BEGIN

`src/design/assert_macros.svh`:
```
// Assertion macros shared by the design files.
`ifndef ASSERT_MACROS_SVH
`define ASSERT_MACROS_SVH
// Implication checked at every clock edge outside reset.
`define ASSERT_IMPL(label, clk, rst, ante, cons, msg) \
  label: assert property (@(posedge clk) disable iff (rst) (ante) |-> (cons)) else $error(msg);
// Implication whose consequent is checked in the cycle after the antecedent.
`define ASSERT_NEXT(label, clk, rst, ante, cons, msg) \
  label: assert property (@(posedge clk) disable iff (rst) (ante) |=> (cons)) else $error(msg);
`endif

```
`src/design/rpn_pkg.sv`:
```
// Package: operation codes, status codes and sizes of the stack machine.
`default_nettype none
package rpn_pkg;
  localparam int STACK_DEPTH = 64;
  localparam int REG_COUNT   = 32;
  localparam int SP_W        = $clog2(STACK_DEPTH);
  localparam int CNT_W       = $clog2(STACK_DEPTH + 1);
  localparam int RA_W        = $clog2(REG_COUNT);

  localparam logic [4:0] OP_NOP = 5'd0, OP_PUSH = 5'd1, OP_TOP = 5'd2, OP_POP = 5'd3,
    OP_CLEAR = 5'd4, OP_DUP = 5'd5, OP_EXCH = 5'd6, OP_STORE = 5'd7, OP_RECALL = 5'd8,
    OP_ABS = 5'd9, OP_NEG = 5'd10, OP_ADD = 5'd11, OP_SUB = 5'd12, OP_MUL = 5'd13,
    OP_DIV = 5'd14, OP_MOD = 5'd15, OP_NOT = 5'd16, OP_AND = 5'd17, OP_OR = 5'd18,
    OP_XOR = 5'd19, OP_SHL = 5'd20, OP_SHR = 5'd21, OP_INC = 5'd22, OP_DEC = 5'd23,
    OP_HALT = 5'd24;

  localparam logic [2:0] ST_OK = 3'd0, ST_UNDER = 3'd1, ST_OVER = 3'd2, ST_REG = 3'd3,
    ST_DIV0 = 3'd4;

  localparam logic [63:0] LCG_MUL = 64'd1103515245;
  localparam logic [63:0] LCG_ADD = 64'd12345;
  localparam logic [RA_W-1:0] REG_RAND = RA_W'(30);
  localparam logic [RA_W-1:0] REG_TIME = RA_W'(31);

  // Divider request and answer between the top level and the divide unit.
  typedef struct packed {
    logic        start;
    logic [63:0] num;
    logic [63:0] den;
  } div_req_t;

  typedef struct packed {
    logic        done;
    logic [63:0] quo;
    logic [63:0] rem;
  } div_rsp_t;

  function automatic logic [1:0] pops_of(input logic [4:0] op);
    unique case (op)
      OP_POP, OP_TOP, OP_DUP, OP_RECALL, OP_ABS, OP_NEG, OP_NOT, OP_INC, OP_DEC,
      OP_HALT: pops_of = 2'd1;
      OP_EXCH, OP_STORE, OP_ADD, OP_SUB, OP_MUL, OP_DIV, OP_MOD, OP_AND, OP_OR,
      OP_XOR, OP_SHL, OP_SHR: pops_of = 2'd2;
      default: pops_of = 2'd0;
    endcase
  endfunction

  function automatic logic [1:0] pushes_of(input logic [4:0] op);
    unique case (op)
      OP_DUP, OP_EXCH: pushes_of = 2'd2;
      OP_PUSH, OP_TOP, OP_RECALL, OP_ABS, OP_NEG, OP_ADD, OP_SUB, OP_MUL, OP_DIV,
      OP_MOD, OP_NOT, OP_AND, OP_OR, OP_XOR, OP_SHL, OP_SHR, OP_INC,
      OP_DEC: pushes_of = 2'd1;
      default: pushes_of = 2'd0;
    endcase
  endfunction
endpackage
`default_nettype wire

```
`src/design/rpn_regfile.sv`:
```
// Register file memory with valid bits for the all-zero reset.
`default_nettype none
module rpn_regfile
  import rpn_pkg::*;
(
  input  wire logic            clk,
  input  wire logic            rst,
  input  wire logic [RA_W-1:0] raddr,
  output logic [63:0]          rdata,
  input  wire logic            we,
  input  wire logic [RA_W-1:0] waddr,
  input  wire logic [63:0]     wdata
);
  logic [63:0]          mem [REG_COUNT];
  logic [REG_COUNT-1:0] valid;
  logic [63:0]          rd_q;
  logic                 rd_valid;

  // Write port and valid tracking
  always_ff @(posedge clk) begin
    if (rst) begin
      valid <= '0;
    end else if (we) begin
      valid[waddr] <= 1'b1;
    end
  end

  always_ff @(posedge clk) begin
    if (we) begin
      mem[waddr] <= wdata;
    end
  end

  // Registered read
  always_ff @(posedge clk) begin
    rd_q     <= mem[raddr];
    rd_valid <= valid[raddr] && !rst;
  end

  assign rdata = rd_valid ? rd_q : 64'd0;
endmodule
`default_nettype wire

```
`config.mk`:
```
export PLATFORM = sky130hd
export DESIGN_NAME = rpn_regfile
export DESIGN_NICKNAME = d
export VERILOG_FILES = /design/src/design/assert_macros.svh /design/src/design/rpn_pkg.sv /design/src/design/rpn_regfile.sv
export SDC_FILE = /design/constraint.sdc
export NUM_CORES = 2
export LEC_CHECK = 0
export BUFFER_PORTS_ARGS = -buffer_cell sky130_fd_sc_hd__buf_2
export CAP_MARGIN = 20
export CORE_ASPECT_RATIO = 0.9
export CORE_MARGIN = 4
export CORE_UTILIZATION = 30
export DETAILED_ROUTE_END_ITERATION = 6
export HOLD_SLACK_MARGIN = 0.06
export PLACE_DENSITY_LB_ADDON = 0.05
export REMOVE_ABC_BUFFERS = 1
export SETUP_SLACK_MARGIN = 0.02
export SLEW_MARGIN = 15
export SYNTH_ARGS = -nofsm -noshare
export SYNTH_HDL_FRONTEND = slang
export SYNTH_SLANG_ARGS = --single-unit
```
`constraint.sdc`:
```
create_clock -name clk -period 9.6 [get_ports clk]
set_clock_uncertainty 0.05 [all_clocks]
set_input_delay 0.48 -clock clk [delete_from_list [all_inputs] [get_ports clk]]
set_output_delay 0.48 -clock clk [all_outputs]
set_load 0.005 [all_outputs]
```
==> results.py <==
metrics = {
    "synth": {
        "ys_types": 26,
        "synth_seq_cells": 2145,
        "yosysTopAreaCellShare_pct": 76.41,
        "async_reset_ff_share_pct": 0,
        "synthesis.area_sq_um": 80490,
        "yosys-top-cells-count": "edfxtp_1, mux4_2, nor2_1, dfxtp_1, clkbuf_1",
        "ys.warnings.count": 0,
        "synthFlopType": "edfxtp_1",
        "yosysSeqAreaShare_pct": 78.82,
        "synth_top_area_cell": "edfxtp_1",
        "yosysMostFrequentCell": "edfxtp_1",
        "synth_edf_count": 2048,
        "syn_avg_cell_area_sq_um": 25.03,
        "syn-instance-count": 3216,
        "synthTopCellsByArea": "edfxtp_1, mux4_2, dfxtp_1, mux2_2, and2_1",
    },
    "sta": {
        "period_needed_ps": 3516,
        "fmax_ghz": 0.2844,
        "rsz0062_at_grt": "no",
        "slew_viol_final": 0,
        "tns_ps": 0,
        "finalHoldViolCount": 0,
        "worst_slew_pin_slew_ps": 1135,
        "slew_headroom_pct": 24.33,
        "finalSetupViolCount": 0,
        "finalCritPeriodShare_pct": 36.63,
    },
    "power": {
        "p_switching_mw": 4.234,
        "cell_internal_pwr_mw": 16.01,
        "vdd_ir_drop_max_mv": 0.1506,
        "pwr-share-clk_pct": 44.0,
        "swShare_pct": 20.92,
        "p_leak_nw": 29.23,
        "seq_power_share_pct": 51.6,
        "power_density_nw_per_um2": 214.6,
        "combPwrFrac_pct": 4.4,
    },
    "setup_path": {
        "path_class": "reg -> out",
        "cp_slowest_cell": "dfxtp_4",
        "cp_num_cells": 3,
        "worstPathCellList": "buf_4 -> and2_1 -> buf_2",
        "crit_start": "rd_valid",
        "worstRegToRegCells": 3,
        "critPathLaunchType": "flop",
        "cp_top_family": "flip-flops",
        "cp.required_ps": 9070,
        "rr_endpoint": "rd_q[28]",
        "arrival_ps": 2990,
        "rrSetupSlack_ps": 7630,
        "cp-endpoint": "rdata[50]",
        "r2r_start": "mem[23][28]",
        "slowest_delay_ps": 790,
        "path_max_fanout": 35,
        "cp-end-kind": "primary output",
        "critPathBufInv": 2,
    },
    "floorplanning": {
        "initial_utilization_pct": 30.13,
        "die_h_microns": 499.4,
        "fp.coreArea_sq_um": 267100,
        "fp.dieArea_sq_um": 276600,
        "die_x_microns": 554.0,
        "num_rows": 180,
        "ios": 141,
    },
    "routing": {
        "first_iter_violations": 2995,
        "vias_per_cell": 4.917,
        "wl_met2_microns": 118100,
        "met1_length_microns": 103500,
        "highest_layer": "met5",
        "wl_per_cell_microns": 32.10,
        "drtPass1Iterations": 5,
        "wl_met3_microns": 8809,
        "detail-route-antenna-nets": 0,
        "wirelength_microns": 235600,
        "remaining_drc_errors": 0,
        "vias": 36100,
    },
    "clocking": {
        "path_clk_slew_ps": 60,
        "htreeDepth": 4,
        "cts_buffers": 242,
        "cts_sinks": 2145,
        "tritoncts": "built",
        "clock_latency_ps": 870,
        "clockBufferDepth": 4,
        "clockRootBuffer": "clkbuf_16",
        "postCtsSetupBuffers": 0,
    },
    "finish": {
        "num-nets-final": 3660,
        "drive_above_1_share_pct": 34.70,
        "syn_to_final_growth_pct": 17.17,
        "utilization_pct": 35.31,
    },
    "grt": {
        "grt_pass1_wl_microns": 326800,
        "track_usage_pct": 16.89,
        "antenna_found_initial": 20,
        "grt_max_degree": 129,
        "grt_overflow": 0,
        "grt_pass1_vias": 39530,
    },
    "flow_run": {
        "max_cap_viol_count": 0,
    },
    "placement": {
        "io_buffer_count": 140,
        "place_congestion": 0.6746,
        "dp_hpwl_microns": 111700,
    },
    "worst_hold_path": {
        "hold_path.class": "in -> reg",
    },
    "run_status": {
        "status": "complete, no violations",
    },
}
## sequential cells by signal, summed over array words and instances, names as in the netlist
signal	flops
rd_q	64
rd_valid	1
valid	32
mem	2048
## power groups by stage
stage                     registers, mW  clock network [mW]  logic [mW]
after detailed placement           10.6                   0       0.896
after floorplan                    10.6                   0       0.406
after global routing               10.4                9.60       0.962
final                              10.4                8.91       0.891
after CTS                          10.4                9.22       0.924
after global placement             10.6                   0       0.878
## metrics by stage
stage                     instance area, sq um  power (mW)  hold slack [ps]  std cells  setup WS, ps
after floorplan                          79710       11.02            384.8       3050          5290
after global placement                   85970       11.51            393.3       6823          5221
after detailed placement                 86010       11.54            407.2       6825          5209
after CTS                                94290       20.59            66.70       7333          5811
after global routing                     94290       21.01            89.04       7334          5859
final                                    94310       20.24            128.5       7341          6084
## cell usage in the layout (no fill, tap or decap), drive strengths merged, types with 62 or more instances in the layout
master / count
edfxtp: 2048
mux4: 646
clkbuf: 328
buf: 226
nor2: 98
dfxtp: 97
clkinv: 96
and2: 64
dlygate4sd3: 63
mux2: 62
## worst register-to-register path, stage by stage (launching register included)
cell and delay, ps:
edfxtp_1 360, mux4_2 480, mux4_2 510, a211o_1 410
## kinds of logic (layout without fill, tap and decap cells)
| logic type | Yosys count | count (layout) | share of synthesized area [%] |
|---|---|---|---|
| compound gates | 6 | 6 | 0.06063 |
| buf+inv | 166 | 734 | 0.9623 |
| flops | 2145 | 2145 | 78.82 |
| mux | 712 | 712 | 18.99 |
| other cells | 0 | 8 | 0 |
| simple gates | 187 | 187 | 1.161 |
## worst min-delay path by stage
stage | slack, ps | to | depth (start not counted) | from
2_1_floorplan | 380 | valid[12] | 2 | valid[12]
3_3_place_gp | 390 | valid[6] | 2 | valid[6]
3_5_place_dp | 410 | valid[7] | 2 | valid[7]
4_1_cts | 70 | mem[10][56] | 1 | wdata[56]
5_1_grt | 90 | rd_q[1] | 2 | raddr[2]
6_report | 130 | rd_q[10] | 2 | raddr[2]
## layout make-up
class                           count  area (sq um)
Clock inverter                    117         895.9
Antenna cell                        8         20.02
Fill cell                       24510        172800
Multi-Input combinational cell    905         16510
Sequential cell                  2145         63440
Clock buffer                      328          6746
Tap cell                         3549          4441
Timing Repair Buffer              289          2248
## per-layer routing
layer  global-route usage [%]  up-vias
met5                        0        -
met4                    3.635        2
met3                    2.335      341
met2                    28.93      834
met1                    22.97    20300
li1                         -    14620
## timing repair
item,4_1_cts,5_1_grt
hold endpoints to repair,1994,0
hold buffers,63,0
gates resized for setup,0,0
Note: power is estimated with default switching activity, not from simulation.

END
BEGIN

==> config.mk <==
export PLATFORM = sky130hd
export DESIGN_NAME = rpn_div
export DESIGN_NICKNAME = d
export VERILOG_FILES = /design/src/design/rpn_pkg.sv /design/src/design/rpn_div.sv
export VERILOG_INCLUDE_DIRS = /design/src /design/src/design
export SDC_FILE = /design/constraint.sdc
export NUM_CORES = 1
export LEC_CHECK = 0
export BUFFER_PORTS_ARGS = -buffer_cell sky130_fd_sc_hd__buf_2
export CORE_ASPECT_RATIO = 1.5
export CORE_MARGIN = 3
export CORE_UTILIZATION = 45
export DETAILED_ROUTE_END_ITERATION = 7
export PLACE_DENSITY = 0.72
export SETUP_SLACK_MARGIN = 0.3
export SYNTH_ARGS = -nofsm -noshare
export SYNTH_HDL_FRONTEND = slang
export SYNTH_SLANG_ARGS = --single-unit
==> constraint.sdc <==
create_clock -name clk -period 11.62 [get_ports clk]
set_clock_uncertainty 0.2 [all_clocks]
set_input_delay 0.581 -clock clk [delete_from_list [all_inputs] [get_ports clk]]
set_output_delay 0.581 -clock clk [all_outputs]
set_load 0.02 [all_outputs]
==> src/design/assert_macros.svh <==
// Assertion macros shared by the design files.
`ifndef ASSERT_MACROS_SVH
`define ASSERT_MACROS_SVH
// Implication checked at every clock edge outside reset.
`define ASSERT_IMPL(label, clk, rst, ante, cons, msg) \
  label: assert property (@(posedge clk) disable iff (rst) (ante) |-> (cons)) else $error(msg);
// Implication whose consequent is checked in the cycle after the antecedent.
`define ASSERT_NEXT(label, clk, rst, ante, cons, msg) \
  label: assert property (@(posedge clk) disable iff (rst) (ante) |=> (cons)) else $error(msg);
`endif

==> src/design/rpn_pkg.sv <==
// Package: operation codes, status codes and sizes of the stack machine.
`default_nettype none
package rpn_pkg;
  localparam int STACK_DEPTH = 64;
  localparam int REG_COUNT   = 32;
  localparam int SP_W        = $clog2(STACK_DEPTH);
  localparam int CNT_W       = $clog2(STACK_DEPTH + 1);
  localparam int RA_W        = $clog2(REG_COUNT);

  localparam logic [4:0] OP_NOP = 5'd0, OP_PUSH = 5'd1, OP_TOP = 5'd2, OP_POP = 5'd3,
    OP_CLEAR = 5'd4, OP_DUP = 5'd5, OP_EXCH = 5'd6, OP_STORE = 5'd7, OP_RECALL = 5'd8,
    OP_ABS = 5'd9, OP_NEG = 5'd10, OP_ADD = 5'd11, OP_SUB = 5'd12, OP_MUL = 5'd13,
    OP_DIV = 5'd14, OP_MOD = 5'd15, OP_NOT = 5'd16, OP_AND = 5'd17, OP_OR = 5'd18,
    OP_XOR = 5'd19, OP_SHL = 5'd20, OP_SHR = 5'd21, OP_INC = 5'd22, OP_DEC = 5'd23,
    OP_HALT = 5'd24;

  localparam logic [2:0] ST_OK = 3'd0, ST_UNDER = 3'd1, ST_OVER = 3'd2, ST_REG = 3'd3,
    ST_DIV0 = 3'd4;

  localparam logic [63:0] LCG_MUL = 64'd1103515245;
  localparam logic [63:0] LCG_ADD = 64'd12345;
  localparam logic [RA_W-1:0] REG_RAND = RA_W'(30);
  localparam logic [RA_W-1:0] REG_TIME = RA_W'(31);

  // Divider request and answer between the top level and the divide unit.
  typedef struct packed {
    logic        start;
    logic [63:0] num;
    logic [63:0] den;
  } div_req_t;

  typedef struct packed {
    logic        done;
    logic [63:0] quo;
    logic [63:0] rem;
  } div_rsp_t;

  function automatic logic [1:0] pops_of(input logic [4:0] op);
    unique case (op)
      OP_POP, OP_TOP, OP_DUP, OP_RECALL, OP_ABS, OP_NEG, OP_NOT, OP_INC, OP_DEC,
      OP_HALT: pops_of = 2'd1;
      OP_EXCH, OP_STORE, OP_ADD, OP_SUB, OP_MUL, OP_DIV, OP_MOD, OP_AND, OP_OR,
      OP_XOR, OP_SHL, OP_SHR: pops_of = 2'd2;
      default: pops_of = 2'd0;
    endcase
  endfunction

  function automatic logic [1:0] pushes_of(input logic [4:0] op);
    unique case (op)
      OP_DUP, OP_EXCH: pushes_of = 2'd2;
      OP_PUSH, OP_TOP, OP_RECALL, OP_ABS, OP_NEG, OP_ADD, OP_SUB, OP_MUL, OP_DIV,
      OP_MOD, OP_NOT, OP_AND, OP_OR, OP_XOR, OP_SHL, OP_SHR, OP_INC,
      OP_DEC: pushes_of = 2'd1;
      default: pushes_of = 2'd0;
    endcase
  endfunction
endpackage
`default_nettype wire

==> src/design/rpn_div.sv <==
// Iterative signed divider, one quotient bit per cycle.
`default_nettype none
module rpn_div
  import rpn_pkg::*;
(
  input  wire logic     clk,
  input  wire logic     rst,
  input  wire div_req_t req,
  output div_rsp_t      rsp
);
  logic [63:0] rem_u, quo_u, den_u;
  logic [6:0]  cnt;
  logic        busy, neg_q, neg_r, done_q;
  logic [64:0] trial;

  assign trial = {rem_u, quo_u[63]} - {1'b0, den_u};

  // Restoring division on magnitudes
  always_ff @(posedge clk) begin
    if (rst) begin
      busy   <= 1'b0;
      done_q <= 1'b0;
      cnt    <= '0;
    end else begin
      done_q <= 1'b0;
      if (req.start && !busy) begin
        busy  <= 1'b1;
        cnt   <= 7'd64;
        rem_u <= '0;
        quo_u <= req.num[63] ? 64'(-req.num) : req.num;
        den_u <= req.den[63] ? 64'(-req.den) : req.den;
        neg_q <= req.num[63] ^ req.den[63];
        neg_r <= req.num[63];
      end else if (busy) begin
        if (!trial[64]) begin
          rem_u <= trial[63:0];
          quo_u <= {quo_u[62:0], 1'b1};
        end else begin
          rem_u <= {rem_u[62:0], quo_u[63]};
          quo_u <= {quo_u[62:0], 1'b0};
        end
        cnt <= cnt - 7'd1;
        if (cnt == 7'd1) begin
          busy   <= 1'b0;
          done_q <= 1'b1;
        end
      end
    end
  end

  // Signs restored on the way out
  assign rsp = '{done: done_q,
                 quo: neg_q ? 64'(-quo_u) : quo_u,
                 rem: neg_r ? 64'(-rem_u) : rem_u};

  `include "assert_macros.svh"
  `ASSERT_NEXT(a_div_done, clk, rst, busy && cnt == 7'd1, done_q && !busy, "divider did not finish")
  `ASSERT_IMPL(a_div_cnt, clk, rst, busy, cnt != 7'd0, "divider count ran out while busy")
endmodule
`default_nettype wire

END
BEGIN

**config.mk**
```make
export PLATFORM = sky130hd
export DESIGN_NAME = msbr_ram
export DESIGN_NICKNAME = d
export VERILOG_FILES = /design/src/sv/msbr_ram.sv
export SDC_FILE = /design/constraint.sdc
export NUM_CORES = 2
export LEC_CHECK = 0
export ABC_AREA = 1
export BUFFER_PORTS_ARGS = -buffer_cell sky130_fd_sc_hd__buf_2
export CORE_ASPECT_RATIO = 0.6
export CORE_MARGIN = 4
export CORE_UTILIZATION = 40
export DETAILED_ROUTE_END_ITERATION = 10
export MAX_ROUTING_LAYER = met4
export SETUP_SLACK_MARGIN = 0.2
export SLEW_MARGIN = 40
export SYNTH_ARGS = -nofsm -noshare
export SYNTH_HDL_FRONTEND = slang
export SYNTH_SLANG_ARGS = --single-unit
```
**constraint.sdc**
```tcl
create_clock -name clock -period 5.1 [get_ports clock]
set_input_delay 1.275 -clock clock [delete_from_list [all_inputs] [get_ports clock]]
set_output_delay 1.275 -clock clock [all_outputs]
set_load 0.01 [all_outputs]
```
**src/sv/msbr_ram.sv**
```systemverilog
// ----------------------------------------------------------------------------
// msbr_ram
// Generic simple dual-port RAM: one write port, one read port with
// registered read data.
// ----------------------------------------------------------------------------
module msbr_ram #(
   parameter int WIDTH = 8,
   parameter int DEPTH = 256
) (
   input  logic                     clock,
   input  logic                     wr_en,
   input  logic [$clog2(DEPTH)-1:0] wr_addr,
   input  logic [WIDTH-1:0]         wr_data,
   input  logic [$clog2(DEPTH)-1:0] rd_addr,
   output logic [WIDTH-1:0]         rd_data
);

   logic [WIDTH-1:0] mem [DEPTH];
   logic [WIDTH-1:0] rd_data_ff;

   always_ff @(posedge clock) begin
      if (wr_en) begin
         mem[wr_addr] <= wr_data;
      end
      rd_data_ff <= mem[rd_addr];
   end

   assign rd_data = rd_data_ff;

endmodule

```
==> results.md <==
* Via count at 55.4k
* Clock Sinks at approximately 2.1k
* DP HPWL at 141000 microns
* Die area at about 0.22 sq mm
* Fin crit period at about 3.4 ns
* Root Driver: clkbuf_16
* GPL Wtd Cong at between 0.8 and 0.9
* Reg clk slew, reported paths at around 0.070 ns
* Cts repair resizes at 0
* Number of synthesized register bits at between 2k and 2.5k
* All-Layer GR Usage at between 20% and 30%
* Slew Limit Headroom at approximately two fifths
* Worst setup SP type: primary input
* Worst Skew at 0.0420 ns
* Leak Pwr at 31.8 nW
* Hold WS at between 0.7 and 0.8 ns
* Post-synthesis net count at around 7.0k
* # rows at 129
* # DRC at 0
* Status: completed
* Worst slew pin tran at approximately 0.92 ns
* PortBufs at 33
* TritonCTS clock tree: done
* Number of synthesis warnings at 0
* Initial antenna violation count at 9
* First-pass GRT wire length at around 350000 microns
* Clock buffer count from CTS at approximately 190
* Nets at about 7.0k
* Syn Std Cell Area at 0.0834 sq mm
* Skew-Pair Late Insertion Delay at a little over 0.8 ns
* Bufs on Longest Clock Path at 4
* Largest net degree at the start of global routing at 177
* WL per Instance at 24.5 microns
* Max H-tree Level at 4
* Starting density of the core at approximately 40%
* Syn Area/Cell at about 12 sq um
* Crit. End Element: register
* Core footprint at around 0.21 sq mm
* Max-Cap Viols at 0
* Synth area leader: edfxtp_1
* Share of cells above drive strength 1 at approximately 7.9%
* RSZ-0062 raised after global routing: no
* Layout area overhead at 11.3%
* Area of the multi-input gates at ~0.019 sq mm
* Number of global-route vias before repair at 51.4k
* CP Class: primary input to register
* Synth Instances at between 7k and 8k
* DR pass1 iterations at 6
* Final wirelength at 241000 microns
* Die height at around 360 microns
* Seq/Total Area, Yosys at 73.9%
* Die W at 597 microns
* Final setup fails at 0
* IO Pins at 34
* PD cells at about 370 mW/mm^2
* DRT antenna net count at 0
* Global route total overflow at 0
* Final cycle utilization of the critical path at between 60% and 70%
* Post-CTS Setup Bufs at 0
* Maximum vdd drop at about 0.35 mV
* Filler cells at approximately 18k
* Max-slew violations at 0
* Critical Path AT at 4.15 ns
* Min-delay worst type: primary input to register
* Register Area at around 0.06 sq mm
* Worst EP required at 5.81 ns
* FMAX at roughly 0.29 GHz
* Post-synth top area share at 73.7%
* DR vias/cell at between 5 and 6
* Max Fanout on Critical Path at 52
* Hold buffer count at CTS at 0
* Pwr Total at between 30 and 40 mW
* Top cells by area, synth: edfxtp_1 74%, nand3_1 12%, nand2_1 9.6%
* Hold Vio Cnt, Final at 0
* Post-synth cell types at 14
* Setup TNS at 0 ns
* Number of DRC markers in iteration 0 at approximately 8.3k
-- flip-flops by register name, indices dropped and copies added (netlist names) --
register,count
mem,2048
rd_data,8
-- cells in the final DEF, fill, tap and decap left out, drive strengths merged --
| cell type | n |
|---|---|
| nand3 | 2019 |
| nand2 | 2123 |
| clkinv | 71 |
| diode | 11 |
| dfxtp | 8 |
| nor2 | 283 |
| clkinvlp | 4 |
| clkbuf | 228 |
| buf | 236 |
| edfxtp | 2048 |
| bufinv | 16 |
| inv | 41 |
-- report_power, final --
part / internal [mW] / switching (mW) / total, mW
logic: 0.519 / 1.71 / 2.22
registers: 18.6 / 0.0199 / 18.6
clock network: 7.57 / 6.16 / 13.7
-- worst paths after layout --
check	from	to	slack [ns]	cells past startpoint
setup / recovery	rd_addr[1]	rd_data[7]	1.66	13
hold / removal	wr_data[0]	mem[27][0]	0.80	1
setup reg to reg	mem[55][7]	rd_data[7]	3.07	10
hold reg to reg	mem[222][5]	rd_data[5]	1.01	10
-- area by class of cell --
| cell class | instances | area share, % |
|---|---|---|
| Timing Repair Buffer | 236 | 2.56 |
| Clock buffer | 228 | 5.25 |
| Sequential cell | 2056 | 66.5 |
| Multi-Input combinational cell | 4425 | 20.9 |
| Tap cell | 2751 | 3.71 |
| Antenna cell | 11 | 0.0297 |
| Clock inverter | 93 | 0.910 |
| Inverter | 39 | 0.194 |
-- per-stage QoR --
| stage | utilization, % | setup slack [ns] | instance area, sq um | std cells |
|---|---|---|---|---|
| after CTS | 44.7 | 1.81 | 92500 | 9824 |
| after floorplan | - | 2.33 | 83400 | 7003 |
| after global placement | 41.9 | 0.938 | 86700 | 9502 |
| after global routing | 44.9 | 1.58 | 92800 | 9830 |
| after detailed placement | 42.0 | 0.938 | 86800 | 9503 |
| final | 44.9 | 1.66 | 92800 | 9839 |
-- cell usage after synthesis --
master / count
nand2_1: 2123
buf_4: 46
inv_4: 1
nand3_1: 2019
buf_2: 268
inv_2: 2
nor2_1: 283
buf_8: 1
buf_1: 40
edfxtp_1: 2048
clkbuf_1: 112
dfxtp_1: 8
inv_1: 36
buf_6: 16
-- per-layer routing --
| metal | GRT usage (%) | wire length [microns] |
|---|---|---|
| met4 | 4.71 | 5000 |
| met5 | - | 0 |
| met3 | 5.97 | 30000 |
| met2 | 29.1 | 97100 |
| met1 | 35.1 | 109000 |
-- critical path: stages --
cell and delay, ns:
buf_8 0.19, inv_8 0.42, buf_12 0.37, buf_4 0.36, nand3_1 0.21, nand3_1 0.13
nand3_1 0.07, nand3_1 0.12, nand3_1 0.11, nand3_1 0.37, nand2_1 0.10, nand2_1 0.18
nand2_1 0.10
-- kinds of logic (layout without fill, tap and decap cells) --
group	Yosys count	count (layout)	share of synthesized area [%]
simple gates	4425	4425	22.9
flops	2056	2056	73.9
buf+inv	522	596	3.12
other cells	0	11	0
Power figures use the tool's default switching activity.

END

# What the exercise asks
All that is wanted is a faithful reproduction of the line above with "at approximately 190", the line with "repair at 51.4k", and every line in between.

# Task solution
* Clock buffer count from CTS at approximately 190
* Nets at about 7.0k
* Syn Std Cell Area at 0.0834 sq mm
* Skew-Pair Late Insertion Delay at a little over 0.8 ns
* Bufs on Longest Clock Path at 4
* Largest net degree at the start of global routing at 177
* WL per Instance at 24.5 microns
* Max H-tree Level at 4
* Starting density of the core at approximately 40%
* Syn Area/Cell at about 12 sq um
* Crit. End Element: register
* Core footprint at around 0.21 sq mm
* Max-Cap Viols at 0
* Synth area leader: edfxtp_1
* Share of cells above drive strength 1 at approximately 7.9%
* RSZ-0062 raised after global routing: no
* Layout area overhead at 11.3%
* Area of the multi-input gates at ~0.019 sq mm
* Number of global-route vias before repair at 51.4k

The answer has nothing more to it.